A number of recent changes in Irish law have had an impact on college students in Ireland, with new legislation bringing both positive and negative effects for young people. Some has brought in more radical changes, while other regulations created a more subtle albeit positive effect.
On 4th January 2022, the government’s new rules on minimum alcohol pricing took effect in a radical move to reduce the harm caused by alcohol in Ireland. This new legislation, introduced under the Public Health (Alcohol) Act 2018, means that all alcohol, no matter whether it is sold in a bar, supermarket or restaurant, will have a minimum price per gram of alcohol it contains. Alcohol now cannot be sold anywhere for less than the prescribed price per unit. One standard alcoholic drink in Ireland contains 10 grams of alcohol and under the new regulations, €1.00 is the new minimum price for one standard drink. Most drinks in bars and restaurants are sold above this price so it will be of a lesser effect in these environments, however, alcohol that was previously sold for cheaper prices in supermarkets and off-licenses now must be sold for a higher price to satisfy the new rules. For example, as a bottle of wine at 12.5% volume contains 7.4 standard drinks, it cannot now be sold for less than €7.40. before January 4th, it was entirely possible to purchase a bottle of wine in a supermarket for as little as €3.00, so consumers and indeed students will feel the effects of this price increase.

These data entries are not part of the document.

`src/rtl/ddr_rx_word_deser.sv`:
```
// ddr_rx_word_deser
//   HDR-DDR receive deserializer. Samples SDA on both SCL edges and captures
//   preamble bits, data words with two parity bits, and CRC words
//   (token + CRC field). Checks parity, token and, optionally, the CRC.
//
//   Build option: define RX_CRC_CHECK_EN to include the internal CRC5
//   accumulator (x^5+x^2+1, init 5'h1F, MSB first) and compare it against
//   the CRC field of each CRC word. Without it the CRC field is ignored.
//
// Ports
//   i_sys_clk        system clock
//   i_sys_rst        synchronous active-high reset
//   i_scl_pos_edge   1-cycle strobe, SCL rising edge
//   i_scl_neg_edge   1-cycle strobe, SCL falling edge
//   i_rx_en          block enable
//   i_rx_sda         sampled SDA
//   i_rx_mode        000 PRE1, 001 PRE2, 011 WORD, 101 CRCW; others illegal
//   i_rx_err_clr     clears the sticky error
//   o_rx_data        last accepted data word
//   o_rx_data_valid  1-cycle pulse, word passed parity
//   o_rx_pre         captured preamble bits {p1,p0}; PRE1 uses bit 0
//   o_rx_mode_done   1-cycle pulse, current mode complete
//   o_rx_error       sticky error flag
//   o_rx_err_code    0 illegal mode, 1 parity, 2 token, 3 CRC
//   o_crc_en         pulses with o_rx_data_valid for an external CRC
module ddr_rx_word_deser #(
  parameter int unsigned WORD_W = 16,
  parameter int unsigned CRC_W  = 5,
  parameter logic [3:0]  TOKEN  = 4'hC
) (
  input  logic              i_sys_clk,
  input  logic              i_sys_rst,
  input  logic              i_scl_pos_edge,
  input  logic              i_scl_neg_edge,
  input  logic              i_rx_en,
  input  logic              i_rx_sda,
  input  logic [2:0]        i_rx_mode,
  input  logic              i_rx_err_clr,
  output logic [WORD_W-1:0] o_rx_data,
  output logic              o_rx_data_valid,
  output logic [1:0]        o_rx_pre,
  output logic              o_rx_mode_done,
  output logic              o_rx_error,
  output logic [1:0]        o_rx_err_code,
  output logic              o_crc_en
);

  localparam int unsigned WORD_BITS = WORD_W + 2;
  localparam int unsigned CRCW_BITS = 4 + CRC_W;
  localparam int unsigned SR_W      = (WORD_BITS > CRCW_BITS) ? WORD_BITS : CRCW_BITS;
  localparam int unsigned CNT_W     = $clog2(SR_W + 1);

  localparam logic [2:0] MODE_PRE1 = 3'b000;
  localparam logic [2:0] MODE_PRE2 = 3'b001;
  localparam logic [2:0] MODE_WORD = 3'b011;
  localparam logic [2:0] MODE_CRCW = 3'b101;

  localparam logic [1:0] ST_IDLE  = 2'd0;
  localparam logic [1:0] ST_SHIFT = 2'd1;
  localparam logic [1:0] ST_CHECK = 2'd2;

  localparam logic [1:0] ERR_MODE   = 2'd0;
  localparam logic [1:0] ERR_PARITY = 2'd1;
  localparam logic [1:0] ERR_TOKEN  = 2'd2;
  localparam logic [1:0] ERR_CRC    = 2'd3;

  function automatic logic [WORD_W-1:0] gen_odd_mask();
    logic [WORD_W-1:0] m;
    m = '0;
    for (int unsigned i = 0; i < WORD_W; i++) m[i] = i[0];
    return m;
  endfunction

  localparam logic [WORD_W-1:0] ODD_MASK = gen_odd_mask();

  function automatic logic is_legal(input logic [2:0] m);
    return (m == MODE_PRE1) || (m == MODE_PRE2) || (m == MODE_WORD) || (m == MODE_CRCW);
  endfunction

  logic [1:0]        state;
  logic [2:0]        mode_q;
  logic [CNT_W-1:0]  cnt;
  logic [SR_W-2:0]   sr;
  logic [CNT_W-1:0]  nbits;
  logic [SR_W-1:0]   full;
  logic              samp;
  logic              last;
  logic              abort;
  logic              mode_legal;
  logic [WORD_W-1:0] word_data;
  logic              parity_ok;
  logic [3:0]        token_rx;
  logic              err_set;
  logic [1:0]        err_new;

`ifdef RX_CRC_CHECK_EN
  logic [4:0]        crc_acc;
  logic [CRC_W-1:0]  crc_rx;

  function automatic logic [4:0] crc5_next(input logic [4:0] acc, input logic [WORD_W-1:0] d);
    logic [4:0] c;
    logic       fb;
    c = acc;
    for (int unsigned i = 0; i < WORD_W; i++) begin
      fb = c[4] ^ d[WORD_W-1-i];
      c  = {c[3:0], 1'b0} ^ (fb ? 5'b00101 : 5'b00000);
    end
    return c;
  endfunction

  assign crc_rx = full[CRC_W-1:0];
`endif

  assign samp       = i_scl_pos_edge | i_scl_neg_edge;
  assign mode_legal = is_legal(i_rx_mode);
  // Register contents including the bit being sampled this cycle.
  assign full       = {sr, i_rx_sda};
  assign word_data  = full[WORD_W+1:2];
  assign parity_ok  = (full[1] == ^(word_data & ODD_MASK)) &&
                      (full[0] == ~(^(word_data & ~ODD_MASK)));
  assign token_rx   = full[CRC_W+3:CRC_W];
  assign abort      = (state == ST_SHIFT) && (!i_rx_en || (i_rx_mode != mode_q));
  assign last       = samp && (cnt == nbits - CNT_W'(1));

  always_comb begin
    nbits = CNT_W'(1);
    case (mode_q)
      MODE_PRE1: nbits = CNT_W'(1);
      MODE_PRE2: nbits = CNT_W'(2);
      MODE_WORD: nbits = CNT_W'(WORD_BITS);
      MODE_CRCW: nbits = CNT_W'(CRCW_BITS);
      default:   nbits = CNT_W'(1);
    endcase
  end

  always_comb begin
    err_set = 1'b0;
    err_new = ERR_MODE;
    if (state == ST_IDLE) begin
      if (i_rx_en && !mode_legal) err_set = 1'b1;
    end else if ((state == ST_SHIFT) && !abort && last) begin
      if ((mode_q == MODE_WORD) && !parity_ok) begin
        err_set = 1'b1;
        err_new = ERR_PARITY;
      end else if (mode_q == MODE_CRCW) begin
        if (token_rx != TOKEN) begin
          err_set = 1'b1;
          err_new = ERR_TOKEN;
        end
`ifdef RX_CRC_CHECK_EN
        else if (crc_rx != CRC_W'(crc_acc)) begin
          err_set = 1'b1;
          err_new = ERR_CRC;
        end
`endif
      end
    end
  end

  // The result is evaluated on the edge that samples the last bit so that
  // data, valid and done are all visible during the single CHECK cycle.
  always_ff @(posedge i_sys_clk) begin
    if (i_sys_rst) begin
      state           <= ST_IDLE;
      mode_q          <= MODE_PRE1;
      cnt             <= '0;
      sr              <= '0;
      o_rx_data       <= '0;
      o_rx_data_valid <= 1'b0;
      o_rx_pre        <= '0;
      o_rx_mode_done  <= 1'b0;
      o_rx_error      <= 1'b0;
      o_rx_err_code   <= '0;
      o_crc_en        <= 1'b0;
`ifdef RX_CRC_CHECK_EN
      crc_acc         <= 5'h1F;
`endif
    end else begin
      o_rx_data_valid <= 1'b0;
      o_rx_mode_done  <= 1'b0;
      o_crc_en        <= 1'b0;

      case (state)
        ST_IDLE: begin
          if (i_rx_en && mode_legal) begin
            state  <= ST_SHIFT;
            mode_q <= i_rx_mode;
            cnt    <= '0;
            sr     <= '0;
          end
        end
        ST_SHIFT: begin
          if (abort) begin
            state <= ST_IDLE;
            cnt   <= '0;
          end else if (samp) begin
            sr  <= full[SR_W-2:0];
            cnt <= cnt + CNT_W'(1);
            if (last) begin
              state          <= ST_CHECK;
              o_rx_mode_done <= 1'b1;
              case (mode_q)
                MODE_PRE1: o_rx_pre <= {1'b0, full[0]};
                MODE_PRE2: o_rx_pre <= full[1:0];
                MODE_WORD: begin
                  if (parity_ok) begin
                    o_rx_data       <= word_data;
                    o_rx_data_valid <= 1'b1;
                    o_crc_en        <= 1'b1;
`ifdef RX_CRC_CHECK_EN
                    crc_acc         <= crc5_next(crc_acc, word_data);
`endif
                  end
                end
                MODE_CRCW: begin
`ifdef RX_CRC_CHECK_EN
                  crc_acc <= 5'h1F;
`endif
                end
                default: ;
              endcase
            end
          end
        end
        ST_CHECK: state <= ST_IDLE;
        default:  state <= ST_IDLE;
      endcase

      // First error wins; a clear in the same cycle as a new error lets the
      // new code through.
      if (err_set) begin
        o_rx_error <= 1'b1;
        if (!o_rx_error || i_rx_err_clr) o_rx_err_code <= err_new;
      end else if (i_rx_err_clr) begin
        o_rx_error <= 1'b0;
      end
    end
  end

endmodule

```
`config.mk`:
```
export PLATFORM = sky130hd
export DESIGN_NAME = ddr_rx_word_deser
export DESIGN_NICKNAME = d
export VERILOG_FILES = /design/src/rtl/ddr_rx_word_deser.sv
export SDC_FILE = /design/constraint.sdc
export NUM_CORES = 1
export LEC_CHECK = 0
export ABC_AREA = 1
export ABC_CLOCK_PERIOD_IN_PS = 2800
export BUFFER_PORTS_ARGS = -buffer_cell sky130_fd_sc_hd__clkbuf_2
export CELL_PAD_IN_SITES_DETAIL_PLACEMENT = 2
export CELL_PAD_IN_SITES_GLOBAL_PLACEMENT = 2
export CORE_ASPECT_RATIO = 1.1
export CORE_UTILIZATION = 32
export DETAILED_ROUTE_END_ITERATION = 16
export PLACE_DENSITY = 0.81
export REMOVE_ABC_BUFFERS = 1
export SYNTH_ARGS = -nofsm -noshare
export SYNTH_HDL_FRONTEND = slang
export SYNTH_SLANG_ARGS = --single-unit
```
`constraint.sdc`:
```
create_clock -name i_sys_clk -period 2.8 [get_ports i_sys_clk]
set_input_delay 0.14 -clock i_sys_clk [delete_from_list [all_inputs] [get_ports i_sys_clk]]
set_output_delay 0.14 -clock i_sys_clk [all_outputs]
set_load 0.01 [all_outputs]
```
==> metrics.yaml, run 1 <==
start_util_pct: 33.0
clockRootBuffer: "clkbuf_8"
ant_nets: 0
fillCellCount: 939
dieWidth_um: 85.7
via_count: 2390
cpMaxStageDelayCell: "dfxtp_1"
clock_latency_ns: 0.31
path_clk_slew_ns: 0.09
synth_largest_area_cell: "dfxtp_1"
ys_top_cells_by_count: "nand2_1, dfxtp_1, inv_1"
cts-resized-gates: 0
drv_slew: 0
via_per_inst: 4.91
gp_congestion: 0.745
design.core.area_mm2: 0.00747
pre_cts_ws_ns: 0.300
multi_input_area_mm2: 0.00119
grt_usage_pct: 18.9
drt-initial-drc-count: 69
cp_max_fo: 33
cts_tree: "done"
peakVddDrop_mv: 0.190
synthCells: 350
yosys_warnings: 0
fmax_ghz: 0.395
worst-r2r-cell-count: 15
synth_seq_area_share_pct: 40.6
drt_wl_total_um: 6970
layout.nets: 393
synth-edff-count: 0
wl_per_cell_um: 14.3
cts_made_buffers: 5
worstReg2RegEnd: "o_rx_data[0]"
crit_required_ns: 3.04
syn_area_mm2: 0.00247
crit_chain: "inv_1, nor2_1, ha_1, nand2_1, inv_1, nor2_1, nand2_1, nor2_2, nand3_2, nor2_2, nand2_2, nor3_4, buf_12, o21ai_0, a21oi_1"
antenna_found_initial: 0
yosysMostFrequentCell: "nand2_1"
regToRegStartpoint: "mode_q[0]"
fp.dieArea_mm2: 0.00807
die_h_um: 94.1
area_delta_synth_final_pct: 14.8
ys.flop_type: "dfxtp_1"
endpoint_kind: "flop"
critPathCapture: "o_rx_data[0]"
power_density_mw_per_mm2: 534
ys_types: 29
grt_max_degree: 35
grt_pass1_wl_um: 12000
rrSetupSlack_ns: 0.27
synth.avg_cell_area_um2: 7.05
area.sequential_mm2: 0.00100
fin_tns_setup_ns: 0
hold_path_class: "input pin to flop"
synth-async-reset-ratio_pct: 0
drive_above_1_share_pct: 17.8
fin_crit_ns: 2.53
arrival_ns: 2.77
overflow: 0
fin_ws_ns: 0.267
cpPeakStageDelay_ns: 0.46
drt-pass1-iter-count: 4
p_leak_nw: 1.30
cts.sinks: 50
period_share_pct: 90.5
maxCapViolCount: 0
yosysTopAreaCellShare_pct: 40.6
synth_seq_cells: 50
setup_viol: 0
power_mw: 1.51
hold_viol_final: 0
grt_pass1_vias: 2479
diodes: 0
cts.path.max_buffers: 2
row_count: 33
cts_setup_buffers: 0
tightest_slew_ns: 0.671
path_class: "flop to flop"
cts_hold_buf: 0
cts-htree-levels: 2
slew_headroom_pct: 55.2
fin_worst_skew_ns: 0.00358
synth_area_leaders: "dfxtp_1, nand2_1, inv_1"
place_hpwl_um: 5360
io_pins: 34
port_buffers: 33
status: "complete, no violations"
rsz0062_at_grt: "no"
crit_start: "mode_q[0]"
drc: 0
worstSetupStartpointType: "flop"
==> final cells by class <==
class | instances | area share, %
Inverter | 52 | 6.89
Clock inverter | 2 | 0.442
Multi-Input combinational cell | 234 | 42.2
Clock buffer | 6 | 2.92
Sequential cell | 50 | 35.4
Tap cell | 105 | 4.64
Timing Repair Buffer | 38 | 7.60
==> cells by family (layout without fill, tap and decap cells) <==
logic type / after synthesis / count (layout) / synth area share, %
buffers and inverters: 66 / 98 / 11.1
adders and majority gates: 2 / 2 / 1.01
AOI/OAI and AO/OA: 96 / 96 / 23.3
DFF: 50 / 50 / 40.6
xor gates and xnor gates: 2 / 2 / 0.710
and+or+nand+nor: 134 / 134 / 23.4
==> cell usage in the layout, fill, tap and decap left out, drive strengths merged, types with 2 or more instances in the layout <==
master,n
nand2,80
nor3,2
dfxtp,50
a211oi,17
a21oi,46
clkbuf,39
buf,5
nand4,5
ha,2
nor2,31
nand3,14
clkinv,2
inv,51
o21ai,31
==> through the flow <==
step	instances	area, µm²	hold slack (ns)	utilization (%)
final	487	2830	0.120	37.9
after floorplan	336	2390	0.209	-
after global placement	479	2740	0.426	36.6
after detailed placement	479	2740	0.452	36.6
after global routing	487	2830	0.144	37.9
after CTS	487	2830	0.107	37.9
==> flip-flops by register name, indices dropped and copies added (netlist names) <==
signal and cells:
mode_q 3, o_rx_error 1, o_rx_data 16, o_crc_en 1, sr 17, o_rx_mode_done 1, o_rx_pre 2, cnt 5
state 2, o_rx_err_code 2
==> metal layers <==
layer | up-vias | track usage (%) | wire length, µm
met3 | 5 | 2.64 | 125
li1 | 1198 | - | -
met5 | - | 0 | 0
met4 | 0 | 6.25 | 70
met1 | 1163 | 23.1 | 3210
met2 | 24 | 33.9 | 3570
==> critical path: cells and delay by family (launching register included) <==
family,cells,cell delay [ns]
AND/OR/NAND/NOR,9,1.03
adder cells (fa/ha/maj),1,0.27
flip-flops,1,0.46
AO/OA/AOI/OAI,2,0.28
buffers and inverters,3,0.37
==> report_power, final <==
part	switching [mW]	internal (mW)
clock	0.252	0.199
sequential	0.0343	0.742
combinational	0.194	0.0910
total	0.479	1.03
==> worst min-delay path by stage <==
stage,end,from,depth (start not counted)
5_1_grt,mode_q[2],i_rx_mode[2],3
6_report,mode_q[2],i_rx_mode[2],3
3_3_place_gp,mode_q[2],i_rx_mode[2],3
4_1_cts,mode_q[2],i_rx_mode[2],3
3_5_place_dp,mode_q[2],i_rx_mode[2],3
2_1_floorplan,o_rx_err_code[0],i_sys_rst,1
Note: power is estimated with default switching activity, not from simulation.
==> run 2, diff against run 1 <==
--- a/config.mk
+++ b/config.mk
@@ -11,6 +11,7 @@
 export CELL_PAD_IN_SITES_DETAIL_PLACEMENT = 2
 export CELL_PAD_IN_SITES_GLOBAL_PLACEMENT = 2
 export CORE_ASPECT_RATIO = 1.1
+export CORE_MARGIN = 2
 export CORE_UTILIZATION = 32
 export DETAILED_ROUTE_END_ITERATION = 16
 export PLACE_DENSITY = 0.81
==> run 2 against run 1 <==
Effect of this change: clock-buffer cell count unchanged; clock skew increased by 0.0063 ns; via count increased by 1.7%; fmax increased by 3.7%; critical endpoint unchanged; wire length increased by 8.9%; sequential share of layout area decreased by 0.46 points; largest cell class unchanged; cell area increased by 1.5%; first-iteration DRC count decreased by 43%.
==> metrics.yaml, run 2 (synthesis gave the netlist of run 1 again) <==
hold_viol_final: 0  # unchanged
fin_ws_ns: 0.358  # +0.0914 ns
die_h_um: 96.1  # +2.1%
endpoint_kind: "flop"
rsz0062_at_grt: "no"
design.core.area_mm2: 0.00747  # unchanged
drt-pass1-iter-count: 4  # unchanged
cts.sinks: 50  # unchanged
overflow: 0  # unchanged
peakVddDrop_mv: 0.223  # +17%
grt_pass1_vias: 2644  # +6.7%
cp_max_fo: 33  # unchanged
fin_crit_ns: 2.44  # -0.0914 ns
netSwitchingFraction_pct: 29.2  # -2.6 points
cts_tree: "done"
fin_tns_setup_ns: 0  # unchanged
path_clk_slew_ns: 0.10  # about the same
status: "complete, no violations"
drv_slew: 0  # unchanged
p_clk_share_pct: 37.5  # +7.7 points
setup_viol: 0  # unchanged
worstSetupStartpointType: "flop"
hold_depth: 3  # unchanged
power_density_mw_per_mm2: 597  # +12%
gp_congestion: 0.745  # about the same
io_pins: 34  # unchanged
hold_end: "mode_q[2]"
grt_max_degree: 35  # unchanged
drt_wl_total_um: 7590  # +8.9%
fp.dieArea_mm2: 0.00843  # +4.5%
rrSetupSlack_ns: 0.36  # +0.09 ns
seqPwrFrac_pct: 45.5  # -5.9 points
grt_usage_pct: 19.6  # +0.70 points
row_count: 33  # unchanged
area_delta_synth_final_pct: 16.4
drc: 0  # unchanged
slew_headroom_pct: 56.9  # +1.7 points
ant_nets: 0  # unchanged
layout.nets: 392  # -0.25%
largest_reg_flops: 17  # unchanged
antenna_found_initial: 0  # unchanged
via_per_inst: 5.00  # +1.9%
period_share_pct: 87.2  # -3.3 points
regToRegStartpoint: "mode_q[2]"
arrival_ns: 2.68  # -0.09 ns
cts_made_buffers: 5  # unchanged
hold_path_class: "input pin to flop"
pre_cts_ws_ns: 0.283  # -0.0165 ns
largestRegisters: "sr (17), o_rx_data (16), cnt (5)"
cts-htree-levels: 2  # unchanged
clockRootBuffer: "clkbuf_8"
top_register: "sr"
worst-r2r-cell-count: 14  # -1
final_common_cell: "nand2_1"
drt-initial-drc-count: 39  # -43%
worstReg2RegEnd: "o_rx_data[0]"
diodes: 0  # unchanged
switchingPower_mw: 0.500  # +4.3%
p_comb_share_pct: 17.0  # -1.8 points
grt_pass1_wl_um: 12900  # +7.4%
min_from: "i_rx_mode[2]"
place_hpwl_um: 5680  # +5.9%
wl_per_cell_um: 15.6  # +9.2%
cts_setup_buffers: 0  # unchanged
crit_required_ns: 3.04  # about the same
internal_power_mw: 1.21  # +18%
drive_above_1_share_pct: 17.8  # +0.047 points
dieWidth_um: 87.7  # +2.3%
clock_latency_ns: 0.31  # about the same
tightest_slew_ns: 0.646  # -0.0251 ns
p_leak_nw: 1.31  # +1.5%
via_count: 2430  # +1.7%
port_buffers: 33  # unchanged
cts.path.max_buffers: 2  # unchanged
fin_worst_skew_ns: 0.00988  # +0.00630 ns
final_cell_mix: "nand2_1, inv_1, dfxtp_1, a21oi_1, clkbuf_2"
maxCapViolCount: 0  # unchanged
start_util_pct: 33.0  # unchanged
cts_hold_buf: 0  # unchanged
fmax_ghz: 0.409  # +3.7%
path_class: "flop to flop"
## run 2: power by group through the flow
stage / Clock, mW / Sequential, mW / Combinational (mW)
2_1_floorplan: 0 / 0.783 / 0.203
3_3_place_gp: 0 / 0.791 / 0.271
3_5_place_dp: 0 / 0.795 / 0.293
4_1_cts: 0.654 / 0.780 / 0.298
5_1_grt: 0.687 / 0.785 / 0.337
6_report: 0.643 / 0.780 / 0.291
## run 2: timing repair
action,4_1_cts,5_1_grt
endpoints found under the hold margin,0,0
gates resized for setup,0,1
endpoints found under the setup margin,0,1
## run 2: cell type report
cell class,count,area [µm²]
Clock buffer,6,82.6
Fill cell,901,4600
Tap cell,105,131
Sequential cell,50,1000
Timing Repair Buffer,37,208
Clock inverter,2,60.1
Multi-Input combinational cell,234,1190
Inverter,52,195
## run 2: worst max path at each step
stage / startpoint / endpoint
6_report: mode_q[2] / o_rx_data[0]
5_1_grt: mode_q[0] / o_rx_data[14]
4_1_cts: mode_q[0] / o_rx_data[0]
3_5_place_dp: mode_q[0] / o_rx_data[0]
3_3_place_gp: mode_q[0] / o_rx_data[13]
2_1_floorplan: mode_q[0] / o_crc_en
## run 2: routing by layer
metal  routed length [µm]  GRT usage (%)
met1                 3450           23.4
met2                 3930           36.6
met3                  129           2.83
met4                   83           4.74
met5                    0              0
## run 2: worst max-delay path, stage by stage (launching register included)
cell and delay [ns]:
dfxtp_1 0.50, nor2_1 0.14, ha_1 0.32, nand2_1 0.07
inv_1 0.04, nor2_1 0.08, nand2_1 0.07, nor2_2 0.09
nand3_2 0.09, nor2_2 0.13, nand2_2 0.10, nor3_4 0.21
buf_12 0.23, o21ai_0 0.11, a21oi_1 0.17
## run 2: stage by stage
stage | instances | util, % | power, mW | hold WS [ns] | instance area (µm²)
2_1_floorplan | 336 | - | 0.986 | 0.209 | 2390
3_3_place_gp | 478 | 36.5 | 1.06 | 0.430 | 2730
3_5_place_dp | 478 | 36.5 | 1.09 | 0.447 | 2730
4_1_cts | 486 | 38.4 | 1.73 | 0.104 | 2870
5_1_grt | 486 | 38.4 | 1.81 | 0.113 | 2870
6_report | 486 | 38.4 | 1.71 | 0.113 | 2870
==> run 3, diff against run 2 <==
--- a/config.mk
+++ b/config.mk
@@ -14,8 +14,8 @@
 export CORE_MARGIN = 2
 export CORE_UTILIZATION = 32
 export DETAILED_ROUTE_END_ITERATION = 16
+export MAX_ROUTING_LAYER = met4
 export PLACE_DENSITY = 0.81
-export REMOVE_ABC_BUFFERS = 1
 export SYNTH_ARGS = -nofsm -noshare
 export SYNTH_HDL_FRONTEND = slang
 export SYNTH_SLANG_ARGS = --single-unit
==> run 3 against run 2 <==
Effect of this change: setup slack better by 0.0021 ns; register-to-register slack is essentially flat; largest cell class unchanged; flip-flop and latch count is the same; wire length decreased by 0.70%; global-route usage up 0.15 points; fmax hardly changed; sequential power about the same; total power is 7.9% lower; clock power down 21%; cell area fell by 1.2%; highest routed layer unchanged.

The aim of this new legislation, according to the HSE, is to reduce the damage done by alcohol in Ireland and to reduce the illness, violence, self-harm and hospitalisations that it causes. According to the HSE, in 2019 the average alcohol consumption for a person over the age of 15 in Ireland was 10.8 litres of pure alcohol or 40 bottles of vodka. This culture of drinking can be exacerbated for college students given the peer pressure to consume alcohol and the amount of socialising around alcohol. The Sheffield Alcohol Research Group’s research predicts that the introduction of minimum unit pricing will reduce overall alcohol consumption by 9%. The core idea behind the legislation is to stop heavy drinkers from being able to purchase vast quantities of cheap, strong alcohol and therefore reduce harm to themselves and others caused by drinking excessively. The HSE predicts that the new legislation will reduce alcohol-related deaths in Ireland by 200 per year, and reduce hospital admissions by 6,000.
Similar laws in Scotland and Canada have demonstrated positive effects on alcohol consumption and harm caused by alcohol. In 2018, Scotland became the first country in the EU to introduce minimum unit pricing on alcohol and the year after, alcohol sales in the country fell to the lowest level since records began in the early 1990s, dropping by 7.6%.
The impact of this legislation will be felt by those who consume alcohol to a harmful level and not the moderate drinkers, hopefully bringing our alcohol consumption as a country to a safer level and encouraging students and young people to enjoy alcohol safely.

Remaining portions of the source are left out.